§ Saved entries
<file path="design/flow/design.v">
`timescale 1ns / 1ps
module unsigned_divider 
#(
    parameter                      XLEN          = 32,
    parameter [(XLEN)-1:0]             STAGE_LIST    = 0
)
(
    input              clk,
    input              rst,
    input  [(XLEN)-1:0]    a,
    input  [(XLEN)-1:0]    b,
    input              vld,
    output [(XLEN)-1:0]    quo,
    output [(XLEN)-1:0]    rem,
    output             ack
);
    reg               ready    [(XLEN+1)-1:0];
    reg [(XLEN)-1:0]      dividend [(XLEN+1)-1:0];  
    reg [(XLEN)-1:0]      divisor  [(XLEN+1)-1:0];
    reg [(XLEN)-1:0]      quotient [(XLEN+1)-1:0];     
    always@* begin
        ready[0]    = vld;    
        dividend[0] = a;
        divisor[0]  = b;
        quotient[0] = 0;
    end   
    generate
    	genvar i;
    	for (i=0;i<XLEN;i=i+1) begin:gen_div
            wire [i:0]      m = dividend[i]>>(XLEN-i-1);
            wire [i:0]      n = divisor[i];
    	    wire            q = (|(divisor[i]>>(i+1))) ? 1'b0 : ( m>=n );
    	    wire [i:0]      t = q ? (m - n) : m;
			wire [XLEN-1:0] u = dividend[i]<<(i+1);
    	    wire [XLEN+i:0] d = {t,u}>>(i+1);
            if (STAGE_LIST[XLEN-i-1]) begin:gen_ff
                always @ ( posedge clk or posedge  rst ) if (   rst   )  ready[i+1] <= 0;  else
                ready[i+1] <= ready[i];
                always @ ( posedge clk or posedge  rst ) if (   rst   )  dividend[i+1] <= 0;  else
                dividend[i+1] <= d;
                always @ ( posedge clk or posedge  rst ) if (   rst   )  divisor[i+1] <= 0;  else
                divisor[i+1] <= divisor[i];
                always @ ( posedge clk or posedge  rst ) if (   rst   )  quotient[i+1] <= 0;  else
                quotient[i+1] <= quotient[i]|(q<<(XLEN-i-1));
            end else begin:gen_comb
                always @* begin
                	ready[i+1]    = ready[i];
                	dividend[i+1] = d;
                    divisor[i+1]  = divisor[i];
                	quotient[i+1] = quotient[i]|(q<<(XLEN-i-1));                	
                end
            end
        end
    endgenerate
    assign quo = quotient[XLEN];
    assign rem = dividend[XLEN];
    assign ack = ready[XLEN];
endmodule
</file>
<file path="design/flow/run.sh">
#!/bin/bash
# OpenROAD 26Q1-2900-gdf79404cd8, Yosys 0.63+post, stock flow scripts
make -C /OpenROAD-flow-scripts/flow DESIGN_CONFIG=/design/flow/config.mk WORK_HOME=/design/flow/orfs finish
</file>
<file path="design/flow/config.mk">
export PLATFORM = sky130hd
export DESIGN_NAME = unsigned_divider
export DESIGN_NICKNAME = unsigned_divider
export VERILOG_FILES = /design/flow/design.v
export SDC_FILE = /design/flow/constraint.sdc
export NUM_CORES = 4
export LEC_CHECK = 1
export CORE_UTILIZATION = 30
</file>
<file path="design/flow/constraint.sdc">
current_design unsigned_divider

set clk_period 296.1
set clk_io_pct 0.2

create_clock -name clk0 -period $clk_period

set non_clock_inputs [all_inputs -no_clocks]
set_input_delay [expr $clk_period * $clk_io_pct] -clock clk0 $non_clock_inputs
set_output_delay [expr $clk_period * $clk_io_pct] -clock clk0 [all_outputs]
</file>
==> flow_summary.yaml <==
# implementation run metrics
outcome:
  outcome: "finished clean"
worst_setup_path:
  worstPathRequired_ps: 236880
  cp-endpoint: "rem[18]"
  path_max_fanout: 42
  crit_path_start: "b[16]"
  max_stage_delay_ps: 910
  arrival_ps: 152750
  crit_type: "input port to primary output"
  end_kind: "primary output"
  critical_path.slowest_cell: "o31ai_1"
  start_kind: "input port"
  cp_common_cell: "ha_1"
synth:
  synth_area_mm2: 0.03489
  ys_area_mm2: 0.03489
  synth.avg_cell_area_um2: 6.708
  synth_cell_type_count: 107
  top_area_cell: "ha_1"
  ys_seq_share: 0
  area_leaders: "ha_1, a21oi_1, xnor2_1"
  yosys_cells: 5201
  synth_cells: 5201
  yosys_warnings: 5
  netlist.area_leader.share: 0.1894
grt:
  grt_pass1_vias: 35812
  grt_max_degree: 43
  antenna_found_initial: 2
  grt-ovfl-total: 0
  grt_usage: 0.2455
  grt_pass1_wl_um: 220100
clock_network:
  hold_buffers: 0
  cts_resized: 0
  cts_setup_buffers: 0
power:
  netSwitchingFraction: 0.5661
  power_uw: 101.8
  powerDensity_mw_per_mm2: 2.681
  clkPwrFrac: 0
  switching_power_uw: 57.64
  p_seq_frac: 0
  leakage_uw: 0.01686
  p_comb_frac: 1.000
  ir_drop_uv: 1.908
  p_int_uw: 44.16
sta:
  rsz0062_at_grt: "no"
  slew_headroom: 0.3004
  fin_crit_sh: 0.7159
  tightestPinTransition_ps: 1023
  hold_viol: 0
  setup_tns_ps: 0
  period_needed_ps: 211970
  setup_violations: 0
  max_freq_mhz: 4.718
  drv_slew: 0
run:
  maxCapViolCount: 0
  tool_warnings: 35
routing:
  wl_per_cell_um: 21.76
  first_iter_violations: 3489
  antenna_left: 0
  route.detailed.drc: 0
  drt-total-wl_um: 147300
  first_pass_iters: 8
  num_vias: 40004
  vias_per_cell: 5.912
  n_antenna_cell: 0
cells_and_area:
  finish.utilization: 0.3308
  area_growth_pct: 8.848
  regArea_um2: 0
  flop-count: 0
  drive_above_1_share: 0.05614
  n_fill_cell: 12414
  finalNonFillerCells: 6767
  clock_buffers: 0
  comb_area_mm2: 0.03316
floorplanning:
  fp-utilization: 0.3039
  die-area_mm2: 0.1177
  core_mm2: 0.1148
  num_rows: 124
  die_x_um: 343.0
  ios: 132
  fp.dieH_um: 343.0
placed_design:
  finalWeightedCongestion: 1.046
  place_hpwl_um: 119500
  portBuffers: 128
  dp.cells: 6767
min_path:
  hold_path_class: "input port to primary output"
## how the worst min path moves through the flow
stage / slack (ps) / endpoint / start / cells past startpoint
finish: 118440 / ack / vld / 0
global route: 118440 / ack / vld / 0
CTS: 118440 / ack / vld / 0
## power by group through the flow
| stage | combinational (uW) | sequential [uW] | clock (uW) |
|---|---|---|---|
| finish | 102 | 0 | 0 |
| global route | 112 | 0 | 0 |
| CTS | 101 | 0 | 0 |
## critical path, delay by kind of cell
family	cells	cell delay, ps
AOI/OAI and AO/OA	139	44380
adders and majority gates	31	11190
buffers and inverters	45	12030
muxes	6	3000
and+or+nand+nor	90	22490
## stage by stage
step,hold slack [ps],setup slack (ps),instance area (um^2)
global route,118440,78890,37970
detailed placement,118440,86350,37970
CTS,118440,85970,37970
floorplan,118510,107080,34890
finish,118440,84130,37970
global placement,118440,86500,37970
## layout make-up
cell class,instances,share of cell area
multi-input cells,4776,0.8733
repair buffers,215,0.05074
well taps,1512,0.04982
inverters,264,0.02610
## kinds of logic (layout without fill, tap and decap cells)
kind of cell | Yosys count | count (layout) | share of synthesized area
buf+inv | 425 | 479 | 0.05032
xor+xnor | 363 | 363 | 0.09113
compound gates | 1893 | 1893 | 0.3634
fa+ha+maj | 559 | 559 | 0.2072
simple gates | 1846 | 1846 | 0.2526
mux | 115 | 115 | 0.03540
## routing by layer
layer	vias to the layer above	part of all wire	GRT usage	routed length (um)
met3	254	0.069	0.02148	10210
met1	18652	0.46	0.3614	68110
met4	4	0.038	0.07574	5589
met5	-	0.00017	0	25
met2	1535	0.43	0.3782	63350
li1	19559	-	-	-
## layout by cell type, fill, tap and decap left out, types with 18 or more instances in the layout
cell type        Yosys  routed
clkdlybuf4s50_1      0     126
and2_1              43      43
o211ai_1            46      46
nand2_1            519     519
mux2i_1             48      48
ha_1               528     528
o31a_1              33      33
o31ai_1             51      51
a211oi_1            45      44
and3_1              49      49
a31oi_1             73      73
nand3b_1            19      19
xnor2_1            258     258
a21o_1             233     232
nand3_1            107     107
nor4_1              34      34
o21bai_1            68      68
xor2_1             105     105
nor3_1             137     137
mux2_2              67      67
a21oi_1            470     470
a221o_1             19      19
buf_4               34      88
or3_1               64      64
a211o_1             21      21
or2_2               43      43
o21ai_0            342     341
fa_1                31      31
a2111oi_0           19      18
nor2b_1             92      92
a21boi_0            34      34
nand4_1             77      77
nor2_1             526     525
nand2b_1            79      79
o22ai_1             25      25
inv_1              253     246
o21a_1             160     160
## synth_stat cells, types with 68 or more instances
cell	n
a31oi_1	73
xor2_1	105
nand3_1	107
inv_1	253
o21a_1	160
nand2_1	519
xnor2_1	258
nor3_1	137
a21o_1	233
ha_1	528
nand4_1	77
nor2b_1	92
o21ai_0	342
clkbuf_1	86
nor2_1	526
o21bai_1	68
nand2b_1	79
a21oi_1	470
Power is estimated from default activity; no workload was simulated.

§ WHAT YOU ARE ASKED TO DO
Respond with a single number: the count of lines in the entries above that contain the string "inverters".

§ SOLUTION TO THE EXERCISE
2